A lesson in Futuwwah


Bismillahi Babuna,

Shaikh Nuh Keller, hafidhahu Allah, remembers an incident in which Shaikh Abd Ar-Rahman Ash-Shaghouri, radi Allahu `anh, gives a lesson in Futuwwah.


"Twenty-two years ago, we had come out of this mosque together after visiting the shrine of Sheikh Muhyiddin, and I watched for a moment as he stopped to buy some apples from a cart in front of the mosque. He took the plastic bag from the seller and filled it with the worst apples he could find — nicked, bruised, and worm-holed — which he chose as carefully as most people choose good ones, then paid for and with a smile shook hands with the man before we went up the hill to the sheikh’s home. Small and lithe, he had a light complexion, penetrating eyes, aquiline features with expressive lips, and a trimmed mustache and full beard.

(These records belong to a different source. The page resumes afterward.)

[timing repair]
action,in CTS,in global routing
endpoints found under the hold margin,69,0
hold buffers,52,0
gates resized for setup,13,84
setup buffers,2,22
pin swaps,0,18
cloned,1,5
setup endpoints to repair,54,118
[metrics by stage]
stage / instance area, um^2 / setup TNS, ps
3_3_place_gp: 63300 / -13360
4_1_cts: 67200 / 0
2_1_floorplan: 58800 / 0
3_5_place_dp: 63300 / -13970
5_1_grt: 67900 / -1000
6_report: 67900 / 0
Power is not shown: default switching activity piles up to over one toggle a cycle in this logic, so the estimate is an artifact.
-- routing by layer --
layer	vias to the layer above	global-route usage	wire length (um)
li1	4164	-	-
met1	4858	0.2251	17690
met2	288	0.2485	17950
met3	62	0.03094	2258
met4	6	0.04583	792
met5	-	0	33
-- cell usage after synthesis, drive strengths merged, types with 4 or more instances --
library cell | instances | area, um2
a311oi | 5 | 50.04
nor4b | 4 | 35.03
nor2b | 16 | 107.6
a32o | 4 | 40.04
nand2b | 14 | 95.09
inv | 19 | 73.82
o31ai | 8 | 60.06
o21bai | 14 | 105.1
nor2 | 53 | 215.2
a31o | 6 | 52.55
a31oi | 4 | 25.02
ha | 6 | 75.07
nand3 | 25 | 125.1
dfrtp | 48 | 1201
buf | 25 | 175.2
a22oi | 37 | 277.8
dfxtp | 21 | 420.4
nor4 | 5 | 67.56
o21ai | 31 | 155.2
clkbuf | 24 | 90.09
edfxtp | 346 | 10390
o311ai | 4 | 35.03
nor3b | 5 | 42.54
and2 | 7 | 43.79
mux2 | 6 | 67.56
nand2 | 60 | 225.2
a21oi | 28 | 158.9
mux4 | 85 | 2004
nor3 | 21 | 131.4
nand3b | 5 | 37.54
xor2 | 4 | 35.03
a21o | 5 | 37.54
File: src/rtl/aisnf_pkg.sv
`default_nettype none
package aisnf_pkg;

  localparam int unsigned QUEUE_DEPTH_DEFAULT = 4;

  localparam int unsigned CFG_INDEX_W = 3;
  localparam int unsigned CFG_DATA_W  = 4;
  localparam int unsigned POS_W       = 5;

  typedef enum logic [CFG_INDEX_W-1:0] {
    CFG_FRAGMENT_TOTAL   = 3'd0,
    CFG_FRAG_INDEX       = 3'd1,
    CFG_SEQUENCE_DIGIT   = 3'd2,
    CFG_SEQUENCE_PRESENT = 3'd3,
    CFG_CHANNEL_B        = 3'd4
  } cfg_index_t;

  // character positions within a sentence
  localparam logic [POS_W-1:0] POS_BANG     = 5'd0;
  localparam logic [POS_W-1:0] POS_TAG_A    = 5'd1;
  localparam logic [POS_W-1:0] POS_TAG_I    = 5'd2;
  localparam logic [POS_W-1:0] POS_TAG_V    = 5'd3;
  localparam logic [POS_W-1:0] POS_TAG_D    = 5'd4;
  localparam logic [POS_W-1:0] POS_TAG_M    = 5'd5;
  localparam logic [POS_W-1:0] POS_COMMA0   = 5'd6;
  localparam logic [POS_W-1:0] POS_TOTAL    = 5'd7;
  localparam logic [POS_W-1:0] POS_COMMA1   = 5'd8;
  localparam logic [POS_W-1:0] POS_NUMBER   = 5'd9;
  localparam logic [POS_W-1:0] POS_COMMA2   = 5'd10;
  localparam logic [POS_W-1:0] POS_SEQ      = 5'd11;
  localparam logic [POS_W-1:0] POS_COMMA3   = 5'd12;
  localparam logic [POS_W-1:0] POS_CHANNEL  = 5'd13;
  localparam logic [POS_W-1:0] POS_COMMA4   = 5'd14;
  localparam logic [POS_W-1:0] POS_PAYLOAD  = 5'd15;
  localparam logic [POS_W-1:0] POS_COMMA5   = 5'd16;
  localparam logic [POS_W-1:0] POS_FILL     = 5'd17;
  localparam logic [POS_W-1:0] POS_STAR     = 5'd18;
  localparam logic [POS_W-1:0] POS_HEX_HI   = 5'd19;
  localparam logic [POS_W-1:0] POS_HEX_LO   = 5'd20;
  localparam logic [POS_W-1:0] POS_CR       = 5'd21;
  localparam logic [POS_W-1:0] POS_LAST     = 5'd22;

  typedef struct packed {
    logic [5:0] symbol;
    logic       final_symbol;
    logic [2:0] pad_bits;
    logic       first;
  } item_t;

  typedef struct packed {
    logic [3:0] fragment_total;
    logic [3:0] frag_index;
    logic [3:0] sequence_digit;
    logic       sequence_present;
    logic       channel_b;
  } cfg_t;

  function automatic logic [7:0] digit_char(input logic [3:0] v);
    digit_char = (v > 4'd9) ? 8'h39 : (8'h30 + {4'h0, v});
  endfunction

  function automatic logic [7:0] armor_char(input logic [5:0] s);
    armor_char = (s < 6'd40) ? ({2'b00, s} + 8'd48) : ({2'b00, s} + 8'd56);
  endfunction

  function automatic logic [7:0] hex_char(input logic [3:0] n);
    hex_char = (n < 4'd10) ? (8'h30 + {4'h0, n}) : (8'h37 + {4'h0, n});
  endfunction

endpackage
`default_nettype wire

File: src/rtl/aisnf_queue.sv
`default_nettype none
module aisnf_queue
  import aisnf_pkg::*;
#(
  parameter int unsigned DEPTH = QUEUE_DEPTH_DEFAULT
) (
  input  wire   clk,
  input  wire   rst,
  input  wire   wr,
  input  item_t wr_item,
  output logic  q_full,
  input  wire   rd,
  output item_t rd_item,
  output logic  q_empty
);

  localparam int unsigned AW = (DEPTH > 1) ? $clog2(DEPTH) : 1;
  localparam int unsigned CW = $clog2(DEPTH + 1);
  localparam logic [AW-1:0] LAST_SLOT = AW'(DEPTH - 1);
  localparam logic [CW-1:0] FULL_COUNT = CW'(DEPTH);

  item_t         mem [DEPTH];
  logic [AW-1:0] wr_ptr;
  logic [AW-1:0] rd_ptr;
  logic [CW-1:0] count;
  logic          do_wr;
  logic          do_rd;

  assign q_full  = (count == FULL_COUNT);
  assign q_empty = (count == '0);
  assign do_wr   = wr && !q_full;
  assign do_rd   = rd && !q_empty;
  assign rd_item = mem[rd_ptr];

  always_ff @(posedge clk) begin
    if (do_wr) begin
      mem[wr_ptr] <= wr_item;
    end
  end

  always_ff @(posedge clk) begin
    if (rst) begin
      wr_ptr <= '0;
      rd_ptr <= '0;
      count  <= '0;
    end else begin
      if (do_wr) begin
        wr_ptr <= (wr_ptr == LAST_SLOT) ? '0 : wr_ptr + 1'b1;
      end
      if (do_rd) begin
        rd_ptr <= (rd_ptr == LAST_SLOT) ? '0 : rd_ptr + 1'b1;
      end
      case ({do_wr, do_rd})
        2'b10:   count <= count + 1'b1;
        2'b01:   count <= count - 1'b1;
        default: count <= count;
      endcase
    end
  end

`ifndef SYNTHESIS
  a_count_bound: assert property (@(posedge clk) disable iff (rst)
    count <= FULL_COUNT) else $error("queue count over depth");
  a_count_step: assert property (@(posedge clk) disable iff (rst)
    (do_wr && !do_rd) |=> (count == $past(count) + 1'b1))
    else $error("queue count did not advance on write");
`endif

endmodule
`default_nettype wire

File: src/rtl/aisnf_front.sv
`default_nettype none
module aisnf_front
  import aisnf_pkg::*;
(
  input  wire        clk,
  input  wire        rst,
  input  wire        push,
  input  wire  [5:0] symbol,
  input  wire        final_symbol,
  input  wire  [2:0] pad_bits,
  input  wire        q_full,
  output logic       q_wr,
  output item_t      q_item
);

  logic inside_sentence;
  logic accept;

  assign accept = push && !q_full;
  assign q_wr   = accept;

  always_comb begin
    q_item.symbol       = symbol;
    q_item.final_symbol = final_symbol;
    q_item.pad_bits     = pad_bits;
    q_item.first        = !inside_sentence;
  end

  always_ff @(posedge clk) begin
    if (rst) begin
      inside_sentence <= 1'b0;
    end else if (accept) begin
      inside_sentence <= !final_symbol;
    end
  end

endmodule
`default_nettype wire

File: src/rtl/aisnf_back.sv
`default_nettype none
module aisnf_back
  import aisnf_pkg::*;
(
  input  wire        clk,
  input  wire        rst,
  input  cfg_t       cfg,
  input  item_t      q_item,
  input  wire        q_empty,
  output logic       q_rd,
  output logic       empty,
  input  wire        pop,
  output logic [7:0] character,
  output logic       sentence_end
);

  logic             busy;
  logic [POS_W-1:0] pos;
  item_t            held;
  logic [7:0]       running_xor;
  logic             out_valid;

  item_t            cur;
  logic [POS_W-1:0] pos_cur;
  logic [POS_W-1:0] pos_next;
  logic             have_item;
  logic             out_ready;
  logic             emit;
  logic             last;
  logic [7:0]       ch;

  assign cur       = busy ? held : q_item;
  assign pos_cur   = busy ? pos : (q_item.first ? POS_BANG : POS_PAYLOAD);
  assign have_item = busy || !q_empty;
  assign out_ready = !out_valid || pop;
  assign emit      = have_item && out_ready;
  assign q_rd      = !busy && !q_empty && out_ready;
  assign last      = (pos_cur == POS_LAST) ||
                     ((pos_cur == POS_PAYLOAD) && !cur.final_symbol);
  assign pos_next  = ((pos_cur == POS_COMMA2) && !cfg.sequence_present) ?
                     POS_COMMA3 : pos_cur + 1'b1;
  assign empty     = !out_valid;

  always_comb begin
    case (pos_cur)
      POS_BANG:    ch = 8'h21;
      POS_TAG_A:   ch = 8'h41;
      POS_TAG_I:   ch = 8'h49;
      POS_TAG_V:   ch = 8'h56;
      POS_TAG_D:   ch = 8'h44;
      POS_TAG_M:   ch = 8'h4D;
      POS_TOTAL:   ch = digit_char(cfg.fragment_total);
      POS_NUMBER:  ch = digit_char(cfg.frag_index);
      POS_SEQ:     ch = digit_char(cfg.sequence_digit);
      POS_CHANNEL: ch = cfg.channel_b ? 8'h42 : 8'h41;
      POS_PAYLOAD: ch = armor_char(cur.symbol);
      POS_FILL:    ch = 8'h30 + {5'b0, cur.pad_bits};
      POS_STAR:    ch = 8'h2A;
      POS_HEX_HI:  ch = hex_char(running_xor[7:4]);
      POS_HEX_LO:  ch = hex_char(running_xor[3:0]);
      POS_CR:      ch = 8'h0D;
      POS_LAST:    ch = 8'h0A;
      default:     ch = 8'h2C;
    endcase
  end

  always_ff @(posedge clk) begin
    if (emit) begin
      character    <= ch;
      sentence_end <= (pos_cur == POS_LAST);
      held         <= cur;
      pos          <= pos_next;
      if (pos_cur == POS_BANG) begin
        running_xor <= 8'h00;
      end else if (pos_cur <= POS_FILL) begin
        running_xor <= running_xor ^ ch;
      end
    end
  end

  always_ff @(posedge clk) begin
    if (rst) begin
      busy      <= 1'b0;
      out_valid <= 1'b0;
    end else begin
      if (emit) begin
        busy <= !last;
      end
      if (out_ready) begin
        out_valid <= have_item;
      end
    end
  end

`ifndef SYNTHESIS
  a_done_after_last: assert property (@(posedge clk) disable iff (rst)
    (emit && last) |=> !busy) else $error("sequencer busy after last character");
  a_held_pos: assert property (@(posedge clk) disable iff (rst)
    busy |-> (pos != POS_BANG)) else $error("held position at sentence start");
  a_no_pop_busy: assert property (@(posedge clk) disable iff (rst)
    busy |-> !q_rd) else $error("queue read while a transaction is in flight");
  a_end_is_lf: assert property (@(posedge clk) disable iff (rst)
    (out_valid && sentence_end) |-> (character == 8'h0A))
    else $error("sentence end not on line feed");
`endif

endmodule
`default_nettype wire

File: src/rtl/ais_nmea_sentence_framer_top.sv
// Channel   Handshake                 Payload
// config    cfg_write                 cfg_index[2:0], cfg_data[3:0]
// input     push / full               symbol[5:0], final_symbol, pad_bits[2:0]
// output    empty / pop               character[7:0], sentence_end
//
// One character per cycle leaves the output sequencer unless pop is held off; a middle
// symbol gives one character, the first of a sentence adds the header before it and the
// final one adds fill, checksum and CR LF. The input queue (QUEUE_DEPTH entries) keeps
// taking symbols while the sequencer works. rst is synchronous; it clears the queue,
// sentence tracking and the output stage, and loads the register defaults.
`default_nettype none
module ais_nmea_sentence_framer_top
  import aisnf_pkg::*;
#(
  parameter int unsigned QUEUE_DEPTH = QUEUE_DEPTH_DEFAULT
) (
  input  wire                   clk,
  input  wire                   rst,
  input  wire                   cfg_write,
  input  wire [CFG_INDEX_W-1:0] cfg_index,
  input  wire [CFG_DATA_W-1:0]  cfg_data,
  input  wire                   push,
  output logic                  full,
  input  wire  [5:0]            symbol,
  input  wire                   final_symbol,
  input  wire  [2:0]            pad_bits,
  output logic                  empty,
  input  wire                   pop,
  output logic [7:0]            character,
  output logic                  sentence_end
);

  cfg_t  cfg;
  item_t wr_item;
  item_t rd_item;
  logic  q_wr;
  logic  q_rd;
  logic  q_full;
  logic  q_empty;

  assign full = q_full;

  always_ff @(posedge clk) begin
    if (rst) begin
      cfg.fragment_total   <= 4'd1;
      cfg.frag_index       <= 4'd1;
      cfg.sequence_digit   <= 4'd0;
      cfg.sequence_present <= 1'b0;
      cfg.channel_b        <= 1'b0;
    end else if (cfg_write) begin
      case (cfg_index)
        CFG_FRAGMENT_TOTAL:   cfg.fragment_total   <= cfg_data;
        CFG_FRAG_INDEX:       cfg.frag_index       <= cfg_data;
        CFG_SEQUENCE_DIGIT:   cfg.sequence_digit   <= cfg_data;
        CFG_SEQUENCE_PRESENT: cfg.sequence_present <= cfg_data[0];
        CFG_CHANNEL_B:        cfg.channel_b        <= cfg_data[0];
        default:              ;
      endcase
    end
  end

  aisnf_front u_front (
    .clk          (clk),
    .rst          (rst),
    .push         (push),
    .symbol       (symbol),
    .final_symbol (final_symbol),
    .pad_bits     (pad_bits),
    .q_full       (q_full),
    .q_wr         (q_wr),
    .q_item       (wr_item)
  );

  aisnf_queue #(
    .DEPTH (QUEUE_DEPTH)
  ) u_queue (
    .clk     (clk),
    .rst     (rst),
    .wr      (q_wr),
    .wr_item (wr_item),
    .q_full  (q_full),
    .rd      (q_rd),
    .rd_item (rd_item),
    .q_empty (q_empty)
  );

  aisnf_back u_back (
    .clk          (clk),
    .rst          (rst),
    .cfg          (cfg),
    .q_item       (rd_item),
    .q_empty      (q_empty),
    .q_rd         (q_rd),
    .empty        (empty),
    .pop          (pop),
    .character    (character),
    .sentence_end (sentence_end)
  );

endmodule
`default_nettype wire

He dressed elegantly, wearing a few turns of white and gold cloth around a red fez on his head, a knee-length suit and vest over a shirt without a tie, and trousers tapering to the ankles. As we climbed higher and higher, I wanted to carry the bag, but he wouldn’t let me, saying that the Prophet (Allah bless him and give him peace) had said, “The one who needs a thing is the one who should carry it.” When I reflected on his strange “shopping,” I realized that it had been to save the apple man from having to throw any out. The incident summed up the sheikh’s personality and life, which was based on futuwwa or “putting others ahead of oneself.”

Taken from the obituary of Sidn Shaikh by Shaikh Nuh.